Beginning with the line below that contains "export DETAILED_ROUTE_END_ITERATION = 7" and ending with the line that contains "set_clock_uncertainty 0.05 [all_clocks]", copy every line exactly. Copy nothing else.

RECORD EXTRACTS:

▼

File: src/hw/rtl/ssh_ident_line_scanner.sv
// SSH identification line scanner.
//
// in_ch carries one stream byte per request plus a first flag that clears
// the scanner before that byte, starting a new stream. out_ch returns exactly
// one result per byte: status (more / found / error) and, when found, the
// offset just past the identification line's LF.
// preamble_limit and line_cap are written through cfg_we/cfg_index/cfg_data;
// the user must write them only while the block is idle; the block does not enforce it.
// Latency: the result of a byte is valid the cycle after it is accepted.
// Throughput: one byte per cycle while out_ch does not stall; the per-byte compare and counter update
// sits between the input handshake and the result register.
// Found and error are sticky until a byte with first set arrives.
// Reset (rst, synchronous) loads preamble_limit = 8192, line_cap = 255,
// clears the scanner and clears the result valid flag.
// When out_ch stalls, the pending result holds and in_ch takes no new byte;
// a byte is taken in the same cycle the held result is drained.
module ssh_ident_line_scanner (
  input  logic                                 clk,
  input  logic                                 rst,
  input  logic                                 cfg_we,
  input  logic [ssh_ils_pkg::CFG_IDX_BITS-1:0]  cfg_index,
  input  logic [ssh_ils_pkg::CFG_DATA_BITS-1:0] cfg_data,
  ssh_ils_in_if.sink                           in_ch,
  ssh_ils_out_if.source                        out_ch
);
  import ssh_ils_pkg::*;

  logic [PREAMBLE_BITS-1:0] preamble_limit;
  logic [CAP_BITS-1:0]      line_cap;
  scan_state_t              st;
  scan_state_t              st_next;
  logic                     out_valid;
  scan_out_t                out_payload;
  logic                     accept;

  assign in_ch.ready    = !out_valid || out_ch.ready;
  assign accept         = in_ch.valid && in_ch.ready;
  assign out_ch.valid   = out_valid;
  assign out_ch.payload = out_payload;

  ssh_ils_next u_next (
    .st             (st),
    .data_byte      (in_ch.payload.data_byte),
    .first          (in_ch.payload.first),
    .preamble_limit (preamble_limit),
    .line_cap       (line_cap),
    .st_next        (st_next)
  );

  always_ff @(posedge clk) begin
    if (rst) begin
      preamble_limit <= PREAMBLE_RESET;
      line_cap       <= CAP_RESET;
      st             <= scan_clear();
      out_valid      <= 1'b0;
    end else begin
      if (cfg_we) begin
        case (cfg_reg_t'(cfg_index))
          CFG_PREAMBLE_LIMIT: preamble_limit <= cfg_data[PREAMBLE_BITS-1:0];
          CFG_LINE_CAP:       line_cap       <= cfg_data[CAP_BITS-1:0];
          default: ;
        endcase
      end
      if (accept) begin
        st                     <= st_next;
        out_valid              <= 1'b1;
        out_payload.status     <= st_next.verdict;
        out_payload.end_offset <= (st_next.verdict == ST_FOUND) ? st_next.found_offset
                                                                : '0;
      end else if (out_ch.ready) begin
        out_valid <= 1'b0;
      end
    end
  end

  a_sticky: assert property (@(posedge clk) disable iff (rst)
    (st.verdict != ST_MORE && !(accept && in_ch.payload.first))
      |=> st.verdict == $past(st.verdict))
    else $error("final verdict changed without a new stream");

  a_offset_only_found: assert property (@(posedge clk) disable iff (rst)
    (out_valid && out_payload.status != ST_FOUND) |-> out_payload.end_offset == '0)
    else $error("end_offset set without a found status");

  a_cr_counted: assert property (@(posedge clk) disable iff (rst)
    st.pending_cr |-> st.line_length != '0)
    else $error("pending CR with empty line");

  a_found_past_line: assert property (@(posedge clk) disable iff (rst)
    (out_valid && out_payload.status == ST_FOUND)
      |-> out_payload.end_offset >= OFFSET_BITS'(10))
    else $error("found offset shorter than a minimal identification line");

endmodule
File: src/flat_wrapper.sv
// flat-port wrapper written by rule: the top's interface ports become plain ports
module ssh_ident_line_scanner_flat import ssh_ils_pkg::*;
  (clk, rst, cfg_we, cfg_index, cfg_data, in_ch_valid, in_ch_payload, in_ch_ready, out_ch_valid, out_ch_payload, out_ch_ready);
  ssh_ils_in_if in_ch_i ();
  ssh_ils_out_if out_ch_i ();
  input  logic clk;
  input  logic rst;
  input  logic cfg_we;
  input  logic [ssh_ils_pkg::CFG_IDX_BITS-1:0] cfg_index;
  input  logic [ssh_ils_pkg::CFG_DATA_BITS-1:0] cfg_data;
  input wire logic [$bits(in_ch_i.valid)-1:0] in_ch_valid;
  input wire logic [$bits(in_ch_i.payload)-1:0] in_ch_payload;
  output wire logic [$bits(in_ch_i.ready)-1:0] in_ch_ready;
  output wire logic [$bits(out_ch_i.valid)-1:0] out_ch_valid;
  output wire logic [$bits(out_ch_i.payload)-1:0] out_ch_payload;
  input wire logic [$bits(out_ch_i.ready)-1:0] out_ch_ready;
  assign in_ch_i.valid = in_ch_valid;
  assign in_ch_i.payload = in_ch_payload;
  assign in_ch_ready = in_ch_i.ready;
  assign out_ch_valid = out_ch_i.valid;
  assign out_ch_payload = out_ch_i.payload;
  assign out_ch_i.ready = out_ch_ready;
  ssh_ident_line_scanner u_core (.clk(clk), .rst(rst), .cfg_we(cfg_we), .cfg_index(cfg_index), .cfg_data(cfg_data), .in_ch(in_ch_i), .out_ch(out_ch_i));
endmodule
File: config.mk
export PLATFORM = sky130hd
export DESIGN_NAME = ssh_ident_line_scanner_flat
export DESIGN_NICKNAME = d
export VERILOG_FILES = /design/src/hw/rtl/ssh_ils_pkg.sv /design/src/hw/rtl/ssh_ils_in_if.sv /design/src/hw/rtl/ssh_ils_out_if.sv /design/src/hw/rtl/ssh_ils_next.sv /design/src/hw/rtl/ssh_ident_line_scanner.sv /design/src/flat_wrapper.sv
export SDC_FILE = /design/constraint.sdc
export NUM_CORES = 1
export LEC_CHECK = 0
export ABC_AREA = 1
export BUFFER_PORTS_ARGS = -buffer_cell sky130_fd_sc_hd__buf_2
export CORE_ASPECT_RATIO = 0.5
export CORE_MARGIN = 3
export CORE_UTILIZATION = 60
export CTS_BUF_LIST = sky130_fd_sc_hd__clkbuf_4 sky130_fd_sc_hd__clkbuf_8 sky130_fd_sc_hd__clkbuf_16
export CTS_CLUSTER_SIZE = 30
export DETAILED_ROUTE_END_ITERATION = 7
export PLACE_DENSITY = 0.82
export SYNTH_ARGS = -nofsm -noshare
export SYNTH_HDL_FRONTEND = slang
export SYNTH_SLANG_ARGS = --single-unit
File: constraint.sdc
create_clock -name clk -period 6.2 [get_ports clk]
set_clock_uncertainty 0.05 [all_clocks]
set_input_delay 0.93 -clock clk [delete_from_list [all_inputs] [get_ports clk]]
set_output_delay 0.93 -clock clk [all_outputs]
set_load 0.01 [all_outputs]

▲

COMPLETED TASK:
export DETAILED_ROUTE_END_ITERATION = 7
export PLACE_DENSITY = 0.82
export SYNTH_ARGS = -nofsm -noshare
export SYNTH_HDL_FRONTEND = slang
export SYNTH_SLANG_ARGS = --single-unit
File: constraint.sdc
create_clock -name clk -period 6.2 [get_ports clk]
set_clock_uncertainty 0.05 [all_clocks]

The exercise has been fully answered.